Heidelberg, Germany, April 10, 2014 - Affimed Therapeutics AG announced
today further results from its phase 1 clinical trial of AFM13 as
monotherapy for the treatment of patients with advanced
relapsing/refractory (R/R) Hodgkin lymphoma. AFM13 is a bispecific TandAb
antibody recruiting host natural killer (NK) cells via its CD16A-binding
domains to engage and kill CD30-positive malignant cells.

In the clinical phase 1 study, 28 heavily pretreated patients suffering
from R/R Hodgkin lymphoma received infusions of AFM13 with increasing doses
in the range of 0.01 mg/kg up to 7 mg/kg. AFM13 was administered once
weekly over 4 weeks in the majority of the patients. Primary endpoints were
safety and tolerability. Secondary endpoints were pharmacokinetics,
pharmacodynamics and clinical efficacy. The data were presented by Max
Topp, Professor of Medicine at the University of Wuerzburg, at the AACR
Annual Meeting 2014, San Diego, CA, USA, on April 8, 2014. The presentation
is being made available by AACR via Webcast.

Key Data from AFM13

  - AFM13 binds selectively to NK cells through CD16A (FcγRIIIA);
    neutrophils carrying CD16B (FcγRIIIB) are not bound

  - Cytotoxic potency of AFM13 is consistently higher than those of the
    Fc-enhanced and native anti-CD30 IgGs

  - Each of the intravenously administered doses of AFM13 was considered
    safe and well tolerated, a maximum tolerated dose was not reached

  - AFM13 treatment resulted in a significant increase of activated NK
    cells in peripheral blood, which was more pronounced at dose levels >=
    1.5 mg/kg

  - Soluble CD30 values decreased during treatment with AFM13; this effect
    was pronounced in patients receiving dose levels >= 1.5 mg/kg AFM13

  - Pharmacokinetic data revealed a dose proportional increase of systemic
    exposure with a half-life of 10-22 hours

  - Clinical activity was observed over all dose levels and included
    patients that received prior brentuximab vedotin.
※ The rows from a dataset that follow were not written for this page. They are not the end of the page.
## src/rtl/agp_pkg.sv

```systemverilog
package agp_pkg;
  localparam int AGP_AW = 3;

  typedef enum logic [AGP_AW-1:0] {
    RA_PIN   = 3'd0,
    RA_LATCH = 3'd1,
    RA_DIR   = 3'd2,
    RA_INEN  = 3'd3,
    RA_SEL   = 3'd4,
    RA_LANE  = 3'd5
  } reg_addr_e;

  // Which address lane a pin uses; separate mode forces the high lane.
  function automatic logic lane_is_high(input logic mux_mode, input logic lane_bit);
    return !mux_mode || lane_bit;
  endfunction

  // Value a pin presents when it is driven.
  function automatic logic pick_bit(input logic sel, input logic hi_lane,
                                    input logic lo_v, input logic hi_v,
                                    input logic latch_v);
    if (!sel) return latch_v;
    return hi_lane ? hi_v : lo_v;
  endfunction

  // Output enable of one pin.
  function automatic logic pin_drive(input logic kill, input logic sel,
                                     input logic released, input logic dir);
    if (kill) return 1'b0;
    return sel ? !released : dir;
  endfunction
endpackage

```

## src/rtl/agp_regs.sv

```systemverilog
module agp_regs
  import agp_pkg::*;
#(
  parameter int W = 8
) (
  input  logic              clk,
  input  logic              rst_n,
  input  logic              wr_en,
  input  logic [AGP_AW-1:0] addr,
  input  logic [W-1:0]      wdata,
  input  logic [W-1:0]      pin_in,
  output logic [W-1:0]      rdata,
  output logic [W-1:0]      latch_q,
  output logic [W-1:0]      dir_q,
  output logic [W-1:0]      inen_q,
  output logic [W-1:0]      sel_q,
  output logic [W-1:0]      lane_q
);
  logic wr_latch, wr_dir, wr_inen, wr_sel, wr_lane;

  assign wr_latch = wr_en && (addr == RA_LATCH);
  assign wr_dir   = wr_en && (addr == RA_DIR);
  assign wr_inen  = wr_en && (addr == RA_INEN);
  assign wr_sel   = wr_en && (addr == RA_SEL);
  assign wr_lane  = wr_en && (addr == RA_LANE);

  always_ff @(posedge clk or negedge rst_n) begin
    if (!rst_n) latch_q <= '1;
    else if (wr_latch) latch_q <= wdata;
  end

  always_ff @(posedge clk or negedge rst_n) begin
    if (!rst_n) dir_q <= '0;
    else if (wr_dir) dir_q <= wdata;
  end

  always_ff @(posedge clk or negedge rst_n) begin
    if (!rst_n) inen_q <= '0;
    else if (wr_inen) inen_q <= wdata;
  end

  always_ff @(posedge clk or negedge rst_n) begin
    if (!rst_n) sel_q <= '0;
    else if (wr_sel) sel_q <= wdata;
  end

  always_ff @(posedge clk or negedge rst_n) begin
    if (!rst_n) lane_q <= '0;
    else if (wr_lane) lane_q <= wdata;
  end

  always_comb begin
    case (addr)
      RA_PIN:   rdata = pin_in & inen_q;
      RA_LATCH: rdata = latch_q;
      RA_DIR:   rdata = dir_q;
      RA_INEN:  rdata = inen_q;
      RA_SEL:   rdata = sel_q;
      RA_LANE:  rdata = lane_q;
      default:  rdata = '0;
    endcase
  end
endmodule

```

## src/rtl/agp_strap.sv

```systemverilog
module agp_strap (
  input  logic clk,
  input  logic rst_n,
  input  logic strap_in,
  output logic mode_q
);
  // Sampled on every edge while reset is held; frozen once released.
  always_ff @(posedge clk) begin
    if (!rst_n) mode_q <= strap_in;
  end
endmodule

```

## src/rtl/agp_pin_mux.sv

```systemverilog
module agp_pin_mux
  import agp_pkg::*;
#(
  parameter int W = 8
) (
  input  logic         kill,
  input  logic         released,
  input  logic         mux_mode,
  input  logic [W-1:0] sel,
  input  logic [W-1:0] lane,
  input  logic [W-1:0] dir,
  input  logic [W-1:0] latch,
  input  logic [W-1:0] lo,
  input  logic [W-1:0] hi,
  output logic [W-1:0] out,
  output logic [W-1:0] oe
);
  for (genvar b = 0; b < W; b++) begin : g_bit
    logic hi_lane, val;
    assign hi_lane = lane_is_high(mux_mode, lane[b]);
    assign val     = pick_bit(sel[b], hi_lane, lo[b], hi[b], latch[b]);
    assign oe[b]   = pin_drive(kill, sel[b], released, dir[b]);
    assign out[b]  = oe[b] & val;
  end
endmodule

```

## src/rtl/addr_gpio_port.sv

```systemverilog
module addr_gpio_port
  import agp_pkg::*;
#(
  parameter int PORT_W = 8
) (
  input  logic              clk,
  input  logic              rst_n,
  input  logic              bus_mode_strap,
  input  logic              stop_mode,
  input  logic              bus_release,
  input  logic              reg_wr_en,
  input  logic [AGP_AW-1:0] reg_addr,
  input  logic [PORT_W-1:0] reg_wdata,
  output logic [PORT_W-1:0] reg_rdata,
  input  logic [PORT_W-1:0] addr_lo,
  input  logic [PORT_W-1:0] addr_hi,
  input  logic [PORT_W-1:0] pin_in,
  output logic [PORT_W-1:0] pin_out,
  output logic [PORT_W-1:0] pin_oe
);
  logic [PORT_W-1:0] latch_q, dir_q, inen_q, sel_q, lane_q;
  logic              mux_mode_q;
  logic              drive_kill;

  assign drive_kill = !rst_n || stop_mode;

  agp_regs #(.W(PORT_W)) u_regs (
    .clk(clk), .rst_n(rst_n), .wr_en(reg_wr_en), .addr(reg_addr),
    .wdata(reg_wdata), .pin_in(pin_in), .rdata(reg_rdata),
    .latch_q(latch_q), .dir_q(dir_q), .inen_q(inen_q),
    .sel_q(sel_q), .lane_q(lane_q)
  );

  agp_strap u_strap (
    .clk(clk), .rst_n(rst_n), .strap_in(bus_mode_strap), .mode_q(mux_mode_q)
  );

  agp_pin_mux #(.W(PORT_W)) u_mux (
    .kill(drive_kill), .released(bus_release), .mux_mode(mux_mode_q),
    .sel(sel_q), .lane(lane_q), .dir(dir_q), .latch(latch_q),
    .lo(addr_lo), .hi(addr_hi), .out(pin_out), .oe(pin_oe)
  );
endmodule

```

## config.mk

```make
export PLATFORM = sky130hd
export DESIGN_NAME = addr_gpio_port
export DESIGN_NICKNAME = d
export VERILOG_FILES = /design/src/rtl/agp_pkg.sv /design/src/rtl/agp_regs.sv /design/src/rtl/agp_strap.sv /design/src/rtl/agp_pin_mux.sv /design/src/rtl/addr_gpio_port.sv
export SDC_FILE = /design/constraint.sdc
export NUM_CORES = 1
export LEC_CHECK = 0
export ABC_AREA = 1
export BUFFER_PORTS_ARGS = -buffer_cell sky130_fd_sc_hd__buf_2
export CAP_MARGIN = 25
export CORE_MARGIN = 2
export CORE_UTILIZATION = 55
export CTS_CLUSTER_DIAMETER = 30
export DETAILED_ROUTE_END_ITERATION = 8
export PLACE_DENSITY_LB_ADDON = 0.1
export SLEW_MARGIN = 30
export SYNTH_ARGS = -nofsm -noshare
export SYNTH_HDL_FRONTEND = slang
export SYNTH_SLANG_ARGS = --single-unit
```

## constraint.sdc

```tcl
create_clock -name clk -period 2.81 [get_ports clk]
set_input_delay 0.562 -clock clk [delete_from_list [all_inputs] [get_ports clk]]
set_output_delay 0.562 -clock clk [all_outputs]
set_load 0.02 [all_outputs]
```

# After elaboration in Yosys (flattened, before gate mapping)
# Cells that the tools add are included.
dict set report totals {
  reg_bits 41
  in_bits 41
}
dict set report op_classes {
  eq_ne 5
  n_mux 35
  bitwise 9
  n_reduce_logical 18
}
# operator count
set op_table {}
lappend op_table {{$pmux 8 s6} 1}
lappend op_table {{$mux 1} 34}
lappend op_table {{$logic_or 1x1->1} 9}
lappend op_table {{$and 1x1->1} 8}
lappend op_table {{$and 8x8->8} 1}
lappend op_table {{$eq 3x2->1 const B} 2}
lappend op_table {{$eq 3x3->1 const B} 2}
lappend op_table {{$logic_and 1x1->1} 5}
lappend op_table {{$eq 3x1->1 const B} 1}
lappend op_table {{$logic_not 1->1} 3}
lappend op_table {{$logic_not 3->1} 1}

# Longest topological paths before layout
dict set report depth {
  ltp_word 5
  ltp_mapped 7
}

# By module
# Synthesis repeated with hierarchy kept, for this count alone.
dict set report hier_totals {
  cells_unflattened 403
  area_unflattened_um2 2718.9
}
# mod instances cells_each area_each_um2 seq_area_each_um2
set modules_own_cells {}
lappend modules_own_cells {agp_regs 1 283 2159.6 1011.0}
lappend modules_own_cells {agp_pin_mux 1 116 518.0 0.0}
lappend modules_own_cells {agp_strap 1 2 33.8 30.0}
lappend modules_own_cells {addr_gpio_port 1 2 7.5 0.0}

# Worst setup path after synthesis
# No wires, ideal clock.
dict set report synth_path {
  path_kind {input port to output port}
  start {input port reg_addr[0]}
  end {output port reg_rdata[0]}
  arrival_time_ns 1.413
  required_time_ns 2.248
  slack_ns 0.835
  path_stages 7
  path_buffers 2
  cell_sequence {buf_2 -> nor2_4 -> buf_2 -> nand4_1 -> nand2_1 -> inv_1 -> nand2_1}
}
dict set report synth_between {
  elab_chain_len 2
}
# item line_no
set synth_rtl {}
lappend synth_rtl {{start: declaration} addr_gpio_port.sv:12} ;# input logic [AGP_AW-1:0] reg_addr,
lappend synth_rtl {{$eq 3x3->1, or another cell as far along} agp_regs.sv:53} ;# case (addr)
lappend synth_rtl {{$pmux 8 s6 (*)} agp_regs.sv:53}
lappend synth_rtl {{end: declaration} addr_gpio_port.sv:14} ;# output logic [PORT_W-1:0] reg_rdata,
# Every way passes the cells marked *; elsewhere a longest branch is shown, timed or not.

# Final worst setup path
dict set report layout_path {
  start {input port reg_addr[0]}
  end {output port reg_rdata[7]}
}
# Same word-level chain as after synthesis.

==> results.py <==
metrics = {
    "power_and_ir_drop": {
        "p_leak_nw": 1.70,
        "combPwrFrac_pct": 26.5,
        "vdd_ir_drop_max_mv": 0.363,
        "swShare_pct": 36.7,
        "pwr-share-clk_pct": 22.9,
        "power.switching_mw": 0.617,
        "seqPwrFrac_pct": 50.6,
        "internal_power_mw": 1.06,
        "pwr_density_cell_nw_per_um2": 558,
    },
    "setup_path": {
        "ff2ff_setup_slack_ns": 2.03,
        "critPathArrivalTime_ns": 1.79,
        "required_ns": 2.25,
        "worstPathMaxFanout": 17,
        "slowest_delay_ns": 0.33,
        "worstSetupPathType": "in2out",
        "worstSetupStartpointType": "input pin",
        "crit_chain": "buf_2, buf_4, nor2_4, nand4_1, nand2_1, inv_1, nand2_1, buf_2",
        "r2r-start": "u_regs.latch_q[1]$_DFFE_PN1P_",
        "crit_start": "reg_addr[0]",
        "rr_worst_depth": 2,
        "endpoint": "reg_rdata[7]",
        "cp-end-kind": "output pin",
        "r2r-end": "u_regs.latch_q[1]$_DFFE_PN1P_",
        "slowest_stage": "nor2_4",
    },
    "timing": {
        "hold_violations": 0,
        "fin_skew_ns": 0,
        "fmax_ghz": 0.425,
        "setup_viol": 0,
        "tns_ns": 0,
        "slew_violations": 0,
        "finalCriticalPeriod_ns": 2.35,
        "finalCritPeriodShare_pct": 83.8,
        "worstMarginPinSlew_ns": 0.566,
        "grt_setup_unrepaired": "no",
        "setup_slack_ns": 0.457,
        "maxSlewHeadroom_pct": 62.2,
    },
    "floorplan": {
        "design.core.area_um2": 4660,
        "io-pin-count": 65,
        "rows": 25,
        "chipHeight_um": 72.9,
        "start_util_pct": 56.0,
        "die_area_um2": 5320,
        "die_x_um": 72.9,
    },
    "outcome": {
        "status": "finished clean",
    },
    "clock_network": {
        "clockBufferDepth": 2,
        "root_buffer": "clkbuf_8",
        "tritoncts": "done",
        "post_cts_buffers": 0,
        "hold_buffers": 0,
        "clock_latency_ns": 0.29,
        "clk_pin_slew_ns": 0.08,
        "clock_sinks": 41,
        "cts_max_level": 2,
        "cts_resized": 0,
        "cts_made_buffers": 5,
    },
    "placed_design": {
        "port_buffers": 64,
        "dp_hpwl_um": 5260,
        "placed_cells": 482,
        "gp_congestion": 0.885,
        "dp_slack_ns": 0.480,
    },
    "yosys": {
        "syn-num-nets": 416,
        "ys_ff_latch": 41,
        "syn_inst": 375,
        "avgSynthCellArea_um2": 6.96,
        "synth_seq_area_share_pct": 39.9,
        "synth_area_um2": 2610,
        "ys_warn_count": 0,
        "yosysUniqueCellTypes": 20,
    },
    "global_routing": {
        "grt_pass1_vias": 2341,
        "grt_pass1_wl_um": 11800,
        "antenna_found_initial": 0,
        "grt_start_max_net_pins": 41,
        "grt.overflow.total": 0,
        "gr-usage-all-layers_pct": 29.0,
    },
    "drt": {
        "firstDrtPassIters": 5,
        "vias": 2612,
        "wl_per_cell_um": 14.6,
        "avgViaCountPerCell": 5.33,
        "drc": 0,
        "drt.antenna.violating_nets": 0,
        "drt_wl_total_um": 7140,
        "drtIter0Drc": 250,
    },
    "layout": {
        "fin_util_pct": 64.6,
        "instances_no_fill": 490,
        "multi_input_area_um2": 1250,
        "antenna_cells": 0,
        "nFillCells": 443,
        "seq_area_um2": 1040,
        "nets": 476,
        "drive_gt1_share_pct": 24.1,
        "syn_to_final_growth_pct": 15.4,
    },
    "run": {
        "max_cap_violations": 0,
    },
    "min_path": {
        "hold_path_class": "in2async",
    },
}
==> cell families after synthesis <==
family / synth area share (%)
DFF: 39.9
and+or+nand+nor: 35.9
buffers and inverters: 12.3
AOI/OAI and AO/OA: 11.9
==> layer usage <==
metal  part of all wire [%]  global-route usage, %
met1                     47                   43.4
met3                    6.4                   4.97
met4                    1.2                   7.41
met5                      0                      0
met2                     45                   43.8
==> worst min path at each step <==
stage	to	slack (ns)	cells past startpoint	startpoint
after floorplan	u_regs.dir_q[0]$_DFFE_PN0P_	0.27	0	rst_n
after global placement	u_regs.latch_q[6]$_DFFE_PN1P_	0.48	2	u_regs.latch_q[6]$_DFFE_PN1P_
after detailed placement	u_regs.latch_q[6]$_DFFE_PN1P_	0.48	2	u_regs.latch_q[6]$_DFFE_PN1P_
after CTS	u_regs.inen_q[1]$_DFFE_PN0P_	0.37	2	rst_n
after global routing	u_regs.inen_q[2]$_DFFE_PN0P_	0.39	2	rst_n
final	u_regs.inen_q[2]$_DFFE_PN0P_	0.34	2	rst_n
==> sequential cells by signal, indices dropped and copies added (netlist names) <==
name,flops
u_strap.mode_q,1
u_regs.dir_q,8
u_regs.sel_q,8
u_regs.lane_q,8
u_regs.latch_q,8
u_regs.inen_q,8
==> critical path: cells and delay by family <==
family                 cells  cell delay [ns]
buffers and inverters      4             0.57
and+or+nand+nor            4             0.66
==> Yosys cell counts (all sizes together) <==
library cell  count  area [µm²]
nand2           122         473
inv              61         229
o21ai            40         230
nand3            35         190
dfrtp            32         801
nand4            24         150
nor2             21         109
a21oi            16        80.1
buf              12        85.1
dfstp             8         210
clkbuf            2        7.51
edfxtp            1        30.0
nor3              1        16.3
==> power by group through the flow <==
stage	clock network [mW]	logic [mW]	registers, mW
global placement	0	0.432	0.853
floorplan	0	0.328	0.802
finish	0.386	0.445	0.850
detailed placement	0	0.444	0.856
global route	0.419	0.512	0.863
CTS	0.389	0.448	0.845
==> cell type report <==
| type | instances | area share, % |
|---|---|---|
| Multi-Input combinational cell | 259 | 41.4 |
| Sequential cell | 41 | 34.6 |
| Timing Repair Buffer | 67 | 11.4 |
| Inverter | 61 | 7.60 |
| Clock buffer | 7 | 2.53 |
| Tap cell | 54 | 2.24 |
| Clock inverter | 1 | 0.249 |
==> cells in the final DEF, fill, tap and decap left out, drive strengths merged <==
master    netlist  routed
dfrtp          32      32
edfxtp          1       1
dfstp           8       8
inv            61      61
nand4          24      24
a21oi          16      16
nor3            1       1
clkbuf          2       7
nand2         122     122
nand3          35      35
buf            12      67
nor2           21      21
clkinvlp        0       1
o21ai          40      40
==> metrics by stage <==
stage	total power [mW]	hold slack (ns)	instance area, µm²
after global placement	1.29	0.479	2930
after floorplan	1.13	0.266	2610
final	1.68	0.335	3010
after global routing	1.79	0.388	3010
after detailed placement	1.30	0.485	2930
after CTS	1.68	0.365	3010
(Power assumes the default switching activity.)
Clinical activity was
    more pronounced at higher dose levels, and all partial responses (PRs)
    were observed at doses >= 1.5 mg/kg

"The clinical phase 1 trial met its primary endpoint and demonstrated that
AFM13 can be administered safely. Clear activity could be demonstrated with
the potential to further maximize the effect by optimizing the dose regimen
and extending the treatment duration," said Jens-Peter Marschner, MD, Chief
Medical Officer of Affimed. "These data are promising, in particular
because there is no alternative treatment option for patients in this
setting. A phase 2 study investigating an optimized dose regimen will be
initiated this year."

For further information please contact:


Affimed Therapeutics AG
Doris Sommer

Phone: +49 6221 65307-0
Fax: +49 6221 65307-77
E-Mail: d.sommer@affimed.com


MC Services AG
Anne Hennecke

Phone: +49 211 529252-22
Fax: +49 211 529252-29
E-Mail: anne.hennecke@mc-services.eu



About Affimed

Affimed Therapeutics AG develops cancer therapies that direct the immune
system to eliminate tumor cells. Its next generation multifunctional
antibodies (TandAbs(R), FlexiBodies(R)) engage two of the most potent
cytotoxic cells of the immune defense arsenal (T-cells or natural killer
(NK) cells) and link them with high affinity and precision to a tumor cell,
thus triggering an attack by the immune cell that ultimately results in the
destruction of the tumor cell. The company is positioned in the promising
and dynamic field of cancer immunotherapy with two fully owned TandAb
products in clinical development. AFM13 targets CD30-positive malignancies,
such as Hodgkin Lymphoma (HL). This program is co-funded by the Leukemia
and Lymphoma Society (LLS). In a phase 1 study, AFM13 has demonstrated a
promising profile in relapsing/refractory refractory HL patients and is
expected to advance into phase 2 studies late 2014. AFM11 targets
CD19-positive malignancies, such as Non-Hodgkin Lymphoma (NHL). A phase 1
study with AFM11 in refractory NHL patients is expected to start in the
second quarter of 2014. In addition, the company has in preclinical
development a program targeting solid tumors through the selective tumor
target Epidermal Growth Factor Receptor, Variant III (EGFRvIII). For more
information, please visit www.affimed.com.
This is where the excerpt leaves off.